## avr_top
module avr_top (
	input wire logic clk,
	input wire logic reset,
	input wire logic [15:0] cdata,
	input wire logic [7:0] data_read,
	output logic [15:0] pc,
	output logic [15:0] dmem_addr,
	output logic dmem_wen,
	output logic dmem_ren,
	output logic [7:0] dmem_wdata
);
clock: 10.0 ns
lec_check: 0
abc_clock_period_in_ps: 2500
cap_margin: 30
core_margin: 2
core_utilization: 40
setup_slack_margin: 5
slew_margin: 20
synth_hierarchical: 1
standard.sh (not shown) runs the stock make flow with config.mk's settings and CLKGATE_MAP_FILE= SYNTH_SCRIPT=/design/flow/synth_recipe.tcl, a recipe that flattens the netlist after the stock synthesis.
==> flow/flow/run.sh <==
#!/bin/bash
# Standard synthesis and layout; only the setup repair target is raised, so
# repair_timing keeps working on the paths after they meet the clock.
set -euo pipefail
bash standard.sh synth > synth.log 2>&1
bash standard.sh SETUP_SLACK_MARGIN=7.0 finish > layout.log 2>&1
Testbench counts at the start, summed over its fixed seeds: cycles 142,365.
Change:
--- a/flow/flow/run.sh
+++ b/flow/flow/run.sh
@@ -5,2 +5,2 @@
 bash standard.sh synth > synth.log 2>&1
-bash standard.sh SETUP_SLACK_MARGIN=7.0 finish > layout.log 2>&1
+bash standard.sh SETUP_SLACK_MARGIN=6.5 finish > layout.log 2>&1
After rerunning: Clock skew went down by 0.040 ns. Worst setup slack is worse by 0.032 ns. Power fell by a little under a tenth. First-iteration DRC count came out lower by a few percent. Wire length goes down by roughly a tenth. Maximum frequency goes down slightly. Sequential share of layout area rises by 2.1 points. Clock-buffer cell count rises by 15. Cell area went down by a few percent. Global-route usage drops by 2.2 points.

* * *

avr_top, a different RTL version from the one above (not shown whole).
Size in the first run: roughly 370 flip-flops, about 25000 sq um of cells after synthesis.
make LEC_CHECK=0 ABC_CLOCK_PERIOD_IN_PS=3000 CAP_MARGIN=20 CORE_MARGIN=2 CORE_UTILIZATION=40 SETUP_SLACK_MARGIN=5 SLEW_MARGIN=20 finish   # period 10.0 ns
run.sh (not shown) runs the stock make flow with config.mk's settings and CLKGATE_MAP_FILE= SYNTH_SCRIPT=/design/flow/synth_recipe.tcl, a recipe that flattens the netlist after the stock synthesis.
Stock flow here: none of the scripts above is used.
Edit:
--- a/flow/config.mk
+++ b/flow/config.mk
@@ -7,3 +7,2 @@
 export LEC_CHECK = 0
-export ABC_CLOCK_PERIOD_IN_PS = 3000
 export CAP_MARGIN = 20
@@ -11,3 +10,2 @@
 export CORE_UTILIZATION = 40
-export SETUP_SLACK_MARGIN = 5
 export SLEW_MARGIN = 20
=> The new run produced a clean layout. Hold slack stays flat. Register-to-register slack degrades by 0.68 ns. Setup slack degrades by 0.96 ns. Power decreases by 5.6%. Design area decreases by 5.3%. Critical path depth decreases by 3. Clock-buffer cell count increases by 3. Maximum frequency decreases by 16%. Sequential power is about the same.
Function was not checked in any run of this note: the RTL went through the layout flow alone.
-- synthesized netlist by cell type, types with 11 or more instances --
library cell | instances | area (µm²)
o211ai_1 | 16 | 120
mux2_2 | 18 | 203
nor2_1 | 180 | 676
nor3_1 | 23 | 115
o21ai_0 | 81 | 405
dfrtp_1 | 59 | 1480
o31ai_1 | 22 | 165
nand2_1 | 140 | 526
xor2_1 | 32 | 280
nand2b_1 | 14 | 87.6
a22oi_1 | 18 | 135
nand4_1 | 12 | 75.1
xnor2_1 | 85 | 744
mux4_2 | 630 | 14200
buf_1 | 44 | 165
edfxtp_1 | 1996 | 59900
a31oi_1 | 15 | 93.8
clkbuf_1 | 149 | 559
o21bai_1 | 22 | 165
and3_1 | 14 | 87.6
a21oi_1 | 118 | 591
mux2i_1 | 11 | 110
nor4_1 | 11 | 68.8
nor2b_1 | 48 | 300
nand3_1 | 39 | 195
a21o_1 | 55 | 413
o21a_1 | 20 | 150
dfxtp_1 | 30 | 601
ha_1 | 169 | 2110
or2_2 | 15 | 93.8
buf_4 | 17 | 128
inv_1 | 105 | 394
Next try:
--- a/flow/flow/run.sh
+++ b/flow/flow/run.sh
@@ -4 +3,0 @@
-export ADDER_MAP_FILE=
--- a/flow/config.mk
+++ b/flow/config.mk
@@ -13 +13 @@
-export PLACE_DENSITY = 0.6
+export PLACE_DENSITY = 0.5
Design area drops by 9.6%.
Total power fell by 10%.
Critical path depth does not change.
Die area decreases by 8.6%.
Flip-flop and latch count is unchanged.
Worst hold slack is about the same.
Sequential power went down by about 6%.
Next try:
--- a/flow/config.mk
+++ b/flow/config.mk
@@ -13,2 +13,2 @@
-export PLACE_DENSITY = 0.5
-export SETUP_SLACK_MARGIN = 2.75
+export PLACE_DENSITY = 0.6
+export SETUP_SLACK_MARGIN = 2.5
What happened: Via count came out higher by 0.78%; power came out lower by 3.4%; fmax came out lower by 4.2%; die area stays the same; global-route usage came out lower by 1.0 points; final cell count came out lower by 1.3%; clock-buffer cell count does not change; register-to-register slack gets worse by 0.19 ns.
This design comes from an exercise in tuning for small area, a short achievable clock period and few clock cycles on the open sky130 flow, not from production work. RTL that was checked went through simulation tests only; none was proved equivalent to the original. No functional check of the RTL was part of runs 3 to 7. Power figures rest on the tool's default switching activity, not on a simulated workload.

**flow/design.v**
```verilog
`timescale 1ns/1ps
package mem_req_pkg;
    typedef logic [31:0] addr_t;
    typedef logic [31:0] word_t;
    typedef logic [3:0] tag_t;
    typedef logic [1:0] access_len_t;
    localparam access_len_t LEN_BYTE = 2'd0;
    localparam access_len_t LEN_HALF = 2'd1;
    localparam access_len_t LEN_WORD = 2'd3;
    typedef struct packed {
        addr_t       addr;
        access_len_t len;
        logic        sext;
        tag_t        tag;
    } load_req_t;
    typedef struct packed {
        addr_t       addr;
        word_t       data;
        access_len_t len;
    } store_req_t;
endpackage
`timescale 1ns/1ps
package icache_pkg;
    localparam int OFFSET_BITS = $clog2(8);
    localparam int INDEX_BITS = $clog2(16);
    localparam int TAG_BITS = 18 - INDEX_BITS - OFFSET_BITS;
    typedef logic [8*8-1:0] line_t;
    typedef logic [INDEX_BITS-1:0] index_t;
    typedef logic [TAG_BITS-1:0] cache_tag_t;
endpackage
`timescale 1ns/1ps
module mem_subsystem (
    input  logic        clk_in,
    input  logic        rst_in,
    input  logic        rdy_in,
    input  logic [31:0] fetch_addr,
    output logic        fetch_hit,
    output logic [31:0] fetch_inst,
    input  logic        ld_valid,
    input  logic [31:0] ld_addr,
    input  logic [1:0]  ld_len,
    input  logic        ld_sext,
    input  logic [3:0]  ld_tag_in,
    output logic        ld_full,
    output logic        ld_done,
    output logic [31:0] ld_data,
    output logic [3:0]  ld_tag,
    input  logic        st_valid,
    input  logic [31:0] st_addr,
    input  logic [31:0] st_data,
    input  logic [1:0]  st_len,
    output logic        st_full,
    output logic        st_done,
    input  logic        io_buffer_full,
    input  logic [7:0]  mem_din,
    output logic [7:0]  mem_dout,
    output logic [31:0] mem_a,
    output logic        mem_wr
);
    logic        fm;
    logic        lm;
    logic        sm;
    logic [15:0] ra;
    logic [2:0]  rb;
    logic        dv;       
    logic [23:0] w;
    logic [1:0]  k;        
    logic [1:0]  last;     
    logic        sext_q;
    logic        st_done_q;
    logic        io_ok;    
    logic        hr;       
    logic        fetch_mode;
    logic        st_io;
    logic        ld_acc;
    logic        st_acc;
    logic        acc;
    logic        wide;
    logic        match;
    logic        cap;
    logic        restart;
    logic [17:0] port_a;
    logic [2:0]  rb_next;
    logic [31:0] raw;
    assign fetch_mode = fm;
    assign st_io = (st_addr[17:16] == 2'b11);
    assign ld_full = !fetch_mode;
    assign st_full = !fetch_mode || ld_valid || (st_io && !io_ok);
    assign ld_acc = fetch_mode && ld_valid;
    assign st_acc = fetch_mode && st_valid && !ld_valid && (io_ok || !st_io);
    assign acc = ld_acc || st_acc;
    assign wide = ld_valid ? (ld_len != 2'd0) : (st_len != 2'd0);
    assign match = (fetch_addr[17:2] == ra);
    assign cap = dv && match;
    assign fetch_hit = hr && match;
    assign fetch_inst = {mem_din, w};
    assign restart = !match || (rb[2] && !dv);
    assign port_a = ld_acc ? ld_addr[17:0] : st_acc ? st_addr[17:0] : {ra + {15'd0, rb[2]}, rb[1:0]};
    assign rb_next = {1'b0, port_a[1:0]} + 3'd1;
    assign mem_a = {14'd0, port_a};
    assign mem_wr = sm || st_acc;
    assign mem_dout = fetch_mode ? st_data[7:0] : w[7:0];
    assign st_done = st_done_q;
    assign ld_done = lm && (k == last);
    always_comb begin
        case (last)
            2'd0: raw = {{24{sext_q & mem_din[7]}}, mem_din};
            2'd1: raw = {{16{sext_q & mem_din[7]}}, mem_din, w[23:16]};
            default: raw = {mem_din, w};
        endcase
    end
    assign ld_data = raw;
    always_ff @(posedge clk_in) begin
        if (rdy_in) begin
            io_ok <= !io_buffer_full;
        end else if (rst_in) begin
            io_ok <= 1'b0;
        end
    end
    always_ff @(posedge clk_in) begin
        if (rst_in) begin
            fm <= 1'b1;
            lm <= 1'b0;
            sm <= 1'b0;
            dv <= 1'b0;
            hr <= 1'b0;
            st_done_q <= 1'b0;
            ra <= fetch_addr[17:2];
            rb <= 3'd0;
        end else if (rdy_in) begin
            st_done_q <= 1'b0;
            hr <= 1'b0;
            if (fm) begin
                    if (cap && !rb[2]) begin
                        w <= {mem_din, w[23:8]};
                    end
                    if (acc) begin
                        dv <= 1'b0;
                        k <= 2'd0;
                        if (ld_acc) begin
                            fm <= 1'b0;
                            lm <= 1'b1;
                            last <= ld_len;
                            sext_q <= ld_sext;
                            ld_tag <= ld_tag_in;
                        end else if (wide) begin
                            fm <= 1'b0;
                            sm <= 1'b1;
                            k <= 2'd1;
                            last <= st_len;
                            w <= st_data[31:8];
                        end else begin
                            st_done_q <= 1'b1;
                        end
                        if (wide) begin
                            ra <= port_a[17:2];
                            rb <= rb_next;
                        end else if (!match) begin
                            ra <= fetch_addr[17:2];
                            rb <= 3'd0;
                        end
                    end else if (restart) begin
                        ra <= fetch_addr[17:2];
                        rb <= 3'd0;
                        dv <= 1'b0;
                    end else begin
                        ra <= port_a[17:2];
                        rb <= rb_next;
                        dv <= 1'b1;
                        hr <= (port_a[1:0] == 2'd3);
                    end
            end else if (lm) begin
                    if (k == last) begin
                        lm <= 1'b0;
                        fm <= 1'b1;
                        if (restart) begin
                            ra <= fetch_addr[17:2];
                            rb <= 3'd0;
                            dv <= 1'b0;
                        end else begin
                            ra <= port_a[17:2];
                            rb <= rb_next;
                            dv <= 1'b1;
                            hr <= (port_a[1:0] == 2'd3);
                        end
                    end else begin
                        k <= k + 2'd1;
                        w <= {mem_din, w[23:8]};
                        if (k + 2'd1 == last) begin
                            ra <= fetch_addr[17:2];
                            rb <= 3'd0;
                        end else begin
                            ra <= port_a[17:2];
                            rb <= rb_next;
                        end
                    end
            end else begin
                    if (k == last) begin
                        sm <= 1'b0;
                        fm <= 1'b1;
                        st_done_q <= 1'b1;
                        ra <= fetch_addr[17:2];
                        rb <= 3'd0;
                        dv <= 1'b0;
                    end else begin
                        k <= k + 2'd1;
                        w <= {8'd0, w[23:8]};
                        ra <= port_a[17:2];
                        rb <= rb_next;
                    end
            end
        end
    end
endmodule
```
Background: an optimization exercise with open tools, aiming at small area. Do not read the settings as production practice. Where RTL was checked, it was by simulation tests only, not by an equivalence proof against the original. The RTL of runs 4 and 5 was laid out without a check of its function. Power is estimated from default activity; no workload was simulated.

==> flow/design.v <==
package afu_pkg;
  localparam logic [1:0] FS_DEC  = 2'b00;
  localparam logic [1:0] FS_INC  = 2'b01;
  localparam logic [1:0] FS_LOAD = 2'b10;
  localparam logic [1:0] FS_CLR  = 2'b11;
  localparam logic [1:0] SEL_AR     = 2'b00;
  localparam logic [1:0] SEL_SP     = 2'b01;
  localparam logic [1:0] SEL_PCPAST = 2'b10;
  localparam logic [1:0] SEL_PC     = 2'b11;
  localparam int RS_PCPAST = 0;
  localparam int RS_SP     = 1;
  localparam int RS_AR     = 2;
  localparam int RS_PC     = 3;
endpackage
module nbit_reg
#(
  parameter int W = 8
) (
  input  logic         clock,
  input  logic         reset_n,
  input  logic         enable,
  input  logic [1:0]   funsel,
  input  logic [W-1:0] din,
  output logic [W-1:0] q
);
  logic         k_keep, k_cnt, k_load;
  logic [W-1:0] d;
  assign k_cnt  = reset_n && enable && !funsel[1];
  assign k_keep = reset_n && (!enable || !funsel[1]);
  assign k_load = reset_n && enable && (funsel == afu_pkg::FS_LOAD);
  afu_count_next #(.W(W)) u_next (
    .q(q), .up(funsel[0]), .k_cnt(k_cnt), .k_keep({W{k_keep}}),
    .k_load({W{k_load}}), .din(din), .d(d)
  );
  always_ff @(posedge clock) begin
    q <= d;
  end
endmodule
module afu_count_next
#(
  parameter int W = 8
) (
  input  logic [W-1:0] q,
  input  logic         up,
  input  logic         k_cnt,
  input  logic [W-1:0] k_keep,
  input  logic [W-1:0] k_load,
  input  logic [W-1:0] din,
  output logic [W-1:0] d
);
  logic [W-1:0] c;    
  logic [W-1:0] p;    
  logic [W-1:0] y;    
  assign c[0] = k_cnt;
  for (genvar i = 0; i < W; i++) begin : g_bit
    if (i % 2 == 0) begin : g_even
      if (i < W - 1) begin : g_p
        afu_xnor2 u_p (.a(q[i]), .b(up), .y(p[i]));
        afu_nand2 u_c (.a(c[i]), .b(p[i]), .y(c[i+1]));
      end else begin : g_nop
        assign p[i] = 1'b0;
      end
      afu_xor2 u_y (.a(q[i]), .b(c[i]), .y(y[i]));
    end else begin : g_odd
      if (i < W - 1) begin : g_p
        afu_xor2 u_p (.a(q[i]), .b(up), .y(p[i]));
        afu_nor2 u_c (.a(c[i]), .b(p[i]), .y(c[i+1]));
      end else begin : g_nop
        assign p[i] = 1'b0;
      end
      afu_xnor2 u_y (.a(q[i]), .b(c[i]), .y(y[i]));
    end
    afu_ao22 u_d (.a0(k_keep[i]), .b0(y[i]), .a1(k_load[i]), .b1(din[i]), .y(d[i]));
  end
endmodule
module afu_inv (
  input  logic a,
  output logic y
);
  assign y = !a;
endmodule
module afu_nand2 (
  input  logic a, b,
  output logic y
);
  assign y = !(a && b);
endmodule
module afu_nor2 (
  input  logic a, b,
  output logic y
);
  assign y = !(a || b);
endmodule
module afu_xor2 (
  input  logic a, b,
  output logic y
);
  assign y = a ^ b;
endmodule
module afu_xnor2 (
  input  logic a, b,
  output logic y
);
  assign y = !(a ^ b);
endmodule
module afu_ao22 (
  input  logic a0, b0, a1, b1,
  output logic y
);
  assign y = (a0 && b0) || (a1 && b1);
endmodule
module afu_oai22 (
  input  logic a0, b0, a1, b1,
  output logic y
);
  assign y = !((a0 || b0) && (a1 || b1));
endmodule
module afu_aoi222 (
  input  logic a0, b0, a1, b1, a2, b2,
  output logic y
);
  assign y = !((a0 && b0) || (a1 && b1) || (a2 && b2));
endmodule
module addr_fetch_unit
#(
  parameter int ADDR_W = 8,
  parameter int DATA_W = 8
) (
  input  logic                Clock,
  input  logic                Reset_n,
  input  logic [DATA_W-1:0]   ARF_In,
  input  logic [1:0]          ARF_OutASel,
  input  logic [1:0]          ARF_OutBSel,
  input  logic [1:0]          ARF_FunSel,
  input  logic [3:0]          ARF_RSel,
  input  logic [DATA_W-1:0]   Mem_Data,
  input  logic                Mem_WR,
  input  logic                Mem_CS,
  input  logic [1:0]          IR_Funsel,
  input  logic                IR_Enable,
  input  logic                IR_LH,
  output logic [DATA_W-1:0]   ARF_OutA,
  output logic [DATA_W-1:0]   ARF_OutB,
  output logic [DATA_W-1:0]   Mem_Out,
  output logic [2*DATA_W-1:0] IR_Out
);
  localparam int IR_W  = 2 * DATA_W;
  localparam int DEPTH = 2 ** ADDR_W;
  logic [DATA_W-1:0] pc, ar, sp, pc_past;
  logic [ADDR_W-1:0] mem_addr;
  logic [DATA_W-1:0] mem [DEPTH];
  logic [IR_W-1:0]   ir;
  nbit_reg #(.W(DATA_W)) u_pc (
    .clock(Clock), .reset_n(Reset_n), .enable(ARF_RSel[afu_pkg::RS_PC]),
    .funsel(ARF_FunSel), .din(ARF_In), .q(pc)
  );
  nbit_reg #(.W(DATA_W)) u_ar (
    .clock(Clock), .reset_n(Reset_n), .enable(ARF_RSel[afu_pkg::RS_AR]),
    .funsel(ARF_FunSel), .din(ARF_In), .q(ar)
  );
  nbit_reg #(.W(DATA_W)) u_sp (
    .clock(Clock), .reset_n(Reset_n), .enable(ARF_RSel[afu_pkg::RS_SP]),
    .funsel(ARF_FunSel), .din(ARF_In), .q(sp)
  );
  nbit_reg #(.W(DATA_W)) u_pc_past (
    .clock(Clock), .reset_n(Reset_n), .enable(ARF_RSel[afu_pkg::RS_PCPAST]),
    .funsel(ARF_FunSel), .din(ARF_In), .q(pc_past)
  );
  always_comb begin
    ARF_OutA = ar;
    case (ARF_OutASel)
      afu_pkg::SEL_AR:     ARF_OutA = ar;
      afu_pkg::SEL_SP:     ARF_OutA = sp;
      afu_pkg::SEL_PCPAST: ARF_OutA = pc_past;
      afu_pkg::SEL_PC:     ARF_OutA = pc;
      default:    ARF_OutA = ar;
    endcase
  end
  always_comb begin
    ARF_OutB = ar;
    case (ARF_OutBSel)
      afu_pkg::SEL_AR:     ARF_OutB = ar;
      afu_pkg::SEL_SP:     ARF_OutB = sp;
      afu_pkg::SEL_PCPAST: ARF_OutB = pc_past;
      afu_pkg::SEL_PC:     ARF_OutB = pc;
      default:    ARF_OutB = ar;
    endcase
  end
  assign mem_addr = ARF_OutB[ADDR_W-1:0];
  logic                         phase;
  logic [DEPTH-1:0]             row_en, row_hold, row_sel;
  logic [DATA_W-1:0]            rd_raw;     
  logic [DATA_W-1:0]            rd_data;    
  logic [DATA_W-1:0]            wr_x;       
  logic                         wr_en;
  logic [DEPTH-1:0][DATA_W-1:0] mem_d;
  always_ff @(posedge Clock) begin
    phase <= !phase;
  end
  afu_row_dec #(.ADDR_W(ADDR_W)) u_dec_wr (.addr(mem_addr), .sel(row_en));
  afu_row_dec #(.ADDR_W(ADDR_W)) u_dec_rd (.addr(mem_addr), .sel(row_sel));
  for (genvar r = 0; r < DEPTH; r++) begin : g_row
    afu_inv u_hold (.a(row_en[r]), .y(row_hold[r]));
    for (genvar c = 0; c < DATA_W; c++) begin : g_bit
      afu_oai22 u_next (
        .a0(row_hold[r]), .b0(wr_x[c]), .a1(row_en[r]), .b1(mem[r][c]),
        .y(mem_d[r][c])
      );
    end
  end
  for (genvar c = 0; c < DATA_W; c++) begin : g_rd
    logic [DEPTH-1:0] col;
    for (genvar r = 0; r < DEPTH; r++) begin : g_col
      assign col[r] = mem[r][c];
    end
    afu_rd_bit #(.N(DEPTH)) u_rd (.sel(row_sel), .d(col), .y(rd_raw[c]));
  end
  assign wr_en   = Reset_n && !Mem_CS && Mem_WR;
  assign rd_data = rd_raw ^ {DATA_W{phase}};
  assign wr_x    = wr_en ? (Mem_Data ^ {DATA_W{phase}}) : rd_raw;
  always_ff @(posedge Clock) begin
    for (int r = 0; r < DEPTH; r++) mem[r] <= mem_d[r];
  end
  assign Mem_Out = (!Mem_CS && !Mem_WR) ? rd_data : '0;
  logic [IR_W-1:0] ir_d;
  logic            ir_cnt, ir_ld, keep_lo, keep_hi, load_lo, load_hi;
  assign ir_cnt  = Reset_n && IR_Enable && !IR_Funsel[1];
  assign ir_ld   = IR_Enable && (IR_Funsel == afu_pkg::FS_LOAD);
  assign keep_lo = Reset_n && (!IR_Enable || !IR_Funsel[1] || (ir_ld && IR_LH));
  assign keep_hi = Reset_n && (!IR_Enable || !IR_Funsel[1] || (ir_ld && !IR_LH));
  assign load_lo = Reset_n && ir_ld && !IR_LH && !Mem_CS;
  assign load_hi = Reset_n && ir_ld && IR_LH && !Mem_CS;
  afu_count_next #(.W(IR_W)) u_ir_next (
    .q(ir), .up(IR_Funsel[0]), .k_cnt(ir_cnt),
    .k_keep({{DATA_W{keep_hi}}, {DATA_W{keep_lo}}}),
    .k_load({{DATA_W{load_hi}}, {DATA_W{load_lo}}}),
    .din({rd_data, rd_data}), .d(ir_d)
  );
  always_ff @(posedge Clock) begin
    ir <= ir_d;
  end
  assign IR_Out = ir;
endmodule
module afu_row_dec
#(
  parameter int ADDR_W = 8
) (
  input  logic [ADDR_W-1:0]    addr,
  output logic [2**ADDR_W-1:0] sel
);
  localparam int LO_W = ADDR_W / 2;
  localparam int HI_W = ADDR_W - LO_W;
  logic [2**LO_W-1:0] lo_n;
  logic [2**HI_W-1:0] hi_n;
  afu_predec #(.W(LO_W)) u_lo (.a(addr[LO_W-1:0]),      .y_n(lo_n));
  afu_predec #(.W(HI_W)) u_hi (.a(addr[ADDR_W-1:LO_W]), .y_n(hi_n));
  for (genvar h = 0; h < 2**HI_W; h++) begin : g_h
    for (genvar l = 0; l < 2**LO_W; l++) begin : g_l
      afu_nor2 u_nor (.a(hi_n[h]), .b(lo_n[l]), .y(sel[h*2**LO_W+l]));
    end
  end
endmodule
module afu_predec
#(
  parameter int W = 4
) (
  input  logic [W-1:0]    a,
  output logic [2**W-1:0] y_n
);
  logic [3:0] lo, hi;
  afu_dec2 u_lo (.a(a[1:0]), .y(lo));
  afu_dec2 u_hi (.a(a[3:2]), .y(hi));
  for (genvar h = 0; h < 4; h++) begin : g_h
    for (genvar l = 0; l < 4; l++) begin : g_l
      afu_nand2 u_nand (.a(hi[h]), .b(lo[l]), .y(y_n[4*h+l]));
    end
  end
endmodule
module afu_dec2 (
  input  logic [1:0] a,
  output logic [3:0] y
);
  logic [1:0] a_n;
  afu_inv u_inv0 (.a(a[0]), .y(a_n[0]));
  afu_inv u_inv1 (.a(a[1]), .y(a_n[1]));
  afu_nor2 u_y0 (.a(a[0]),   .b(a[1]),   .y(y[0]));
  afu_nor2 u_y1 (.a(a_n[0]), .b(a[1]),   .y(y[1]));
  afu_nor2 u_y2 (.a(a[0]),   .b(a_n[1]), .y(y[2]));
  afu_nor2 u_y3 (.a(a_n[0]), .b(a_n[1]), .y(y[3]));
endmodule
module afu_rd_bit
#(
  parameter int N = 256
) (
  input  logic [N-1:0] sel,
  input  logic [N-1:0] d,
  output logic         y
);
  localparam int G  = N / 3;           
  localparam int R  = N - 3 * G;       
  localparam int NG = G + (R > 0);
  logic [NG-1:0] g_n;
  for (genvar g = 0; g < G; g++) begin : g_aoi
    afu_aoi222 u_aoi (
      .a0(sel[3*g]), .b0(d[3*g]), .a1(sel[3*g+1]), .b1(d[3*g+1]),
      .a2(sel[3*g+2]), .b2(d[3*g+2]), .y(g_n[g])
    );
  end
  if (R == 1) begin : g_r1
    assign g_n[G] = !(sel[3*G] && d[3*G]);
  end else if (R == 2) begin : g_r2
    assign g_n[G] = !((sel[3*G] && d[3*G]) || (sel[3*G+1] && d[3*G+1]));
  end
  afu_or_n_tree #(.N(NG)) u_tree (.a_n(g_n), .y(y));
endmodule
module afu_or_n_tree
#(
  parameter int N = 86
) (
  input  logic [N-1:0] a_n,
  output logic         y
);
  assign y = !(&a_n);
endmodule
==> flow/flow/run.sh <==
#!/bin/bash
# Layout flow: the standard ORFS flow (standard.sh, unchanged synthesis,
# floorplan, power grid and tap cells) with two settings changed:
#  - the port buffers are the smallest buffer (buf_1) instead of ORFS's
#    default choice; the resizer may still upsize them for timing;
#  - clock tree synthesis runs without dummy loads (same clustering and
#    buffer list as config.mk gives).
# ORFS writes each step's full log under orfs/logs/; make's own output goes
# to standard.log in this folder.
set -euo pipefail
bash standard.sh \
  "BUFFER_PORTS_ARGS=-buffer_cell sky130_fd_sc_hd__buf_1" \
  "CTS_ARGS=-sink_clustering_enable -repair_clock_nets -dont_use_dummy_load -buf_list sky130_fd_sc_hd__clkbuf_16 -sink_clustering_size 25 -sink_clustering_max_diameter 80" \
  finish > standard.log 2>&1
==> flow/standard.sh <==
#!/bin/bash
# synth_recipe.tcl (not shown) runs the flow's synth.tcl, then flattens the netlist and writes it again
# the make line also repeats each setting of config.mk as NAME=value (left out here)
make -C /OpenROAD-flow-scripts/flow DESIGN_CONFIG=/design/flow/config.mk WORK_HOME=/design/flow/orfs CLKGATE_MAP_FILE= SYNTH_SCRIPT=/design/flow/synth_recipe.tcl "${@:-finish}"
==> flow/config.mk <==
export PLATFORM = sky130hd
export DESIGN_NAME = addr_fetch_unit
export DESIGN_NICKNAME = addr_fetch_unit
export VERILOG_FILES = /design/flow/design.v
export SDC_FILE = /design/flow/constraint.sdc
export NUM_CORES = 4
export LEC_CHECK = 0
export CAP_MARGIN = 10
export CORE_MARGIN = 2
export CORE_UTILIZATION = 60
export CTS_BUF_LIST = sky130_fd_sc_hd__clkbuf_16
export CTS_CLUSTER_DIAMETER = 80
export CTS_CLUSTER_SIZE = 25
export SETUP_SLACK_MARGIN = 0.5
export SLEW_MARGIN = 10
export SYNTH_HIERARCHICAL = 1
==> flow/constraint.sdc <==
create_clock -name core_clock -period 10.0 [get_ports {Clock}]
set_input_delay 2.0000 -clock core_clock [delete_from_list [all_inputs] [get_ports {Clock}]]
set_output_delay 2.0000 -clock core_clock [all_outputs]
set_load 0.01 [all_outputs]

◆ **YOUR TASK**: One inclusive range is required: first line of the data through the line containing "SETUP_SLACK_MARGIN=6.5 finish > layout.log 2>&1". Set it down exactly and output nothing else.

◆ **ANSWER BELOW**:
## avr_top
module avr_top (
	input wire logic clk,
	input wire logic reset,
	input wire logic [15:0] cdata,
	input wire logic [7:0] data_read,
	output logic [15:0] pc,
	output logic [15:0] dmem_addr,
	output logic dmem_wen,
	output logic dmem_ren,
	output logic [7:0] dmem_wdata
);
clock: 10.0 ns
lec_check: 0
abc_clock_period_in_ps: 2500
cap_margin: 30
core_margin: 2
core_utilization: 40
setup_slack_margin: 5
slew_margin: 20
synth_hierarchical: 1
standard.sh (not shown) runs the stock make flow with config.mk's settings and CLKGATE_MAP_FILE= SYNTH_SCRIPT=/design/flow/synth_recipe.tcl, a recipe that flattens the netlist after the stock synthesis.
==> flow/flow/run.sh <==
#!/bin/bash
# Standard synthesis and layout; only the setup repair target is raised, so
# repair_timing keeps working on the paths after they meet the clock.
set -euo pipefail
bash standard.sh synth > synth.log 2>&1
bash standard.sh SETUP_SLACK_MARGIN=7.0 finish > layout.log 2>&1
Testbench counts at the start, summed over its fixed seeds: cycles 142,365.
Change:
--- a/flow/flow/run.sh
+++ b/flow/flow/run.sh
@@ -5,2 +5,2 @@
 bash standard.sh synth > synth.log 2>&1
-bash standard.sh SETUP_SLACK_MARGIN=7.0 finish > layout.log 2>&1
+bash standard.sh SETUP_SLACK_MARGIN=6.5 finish > layout.log 2>&1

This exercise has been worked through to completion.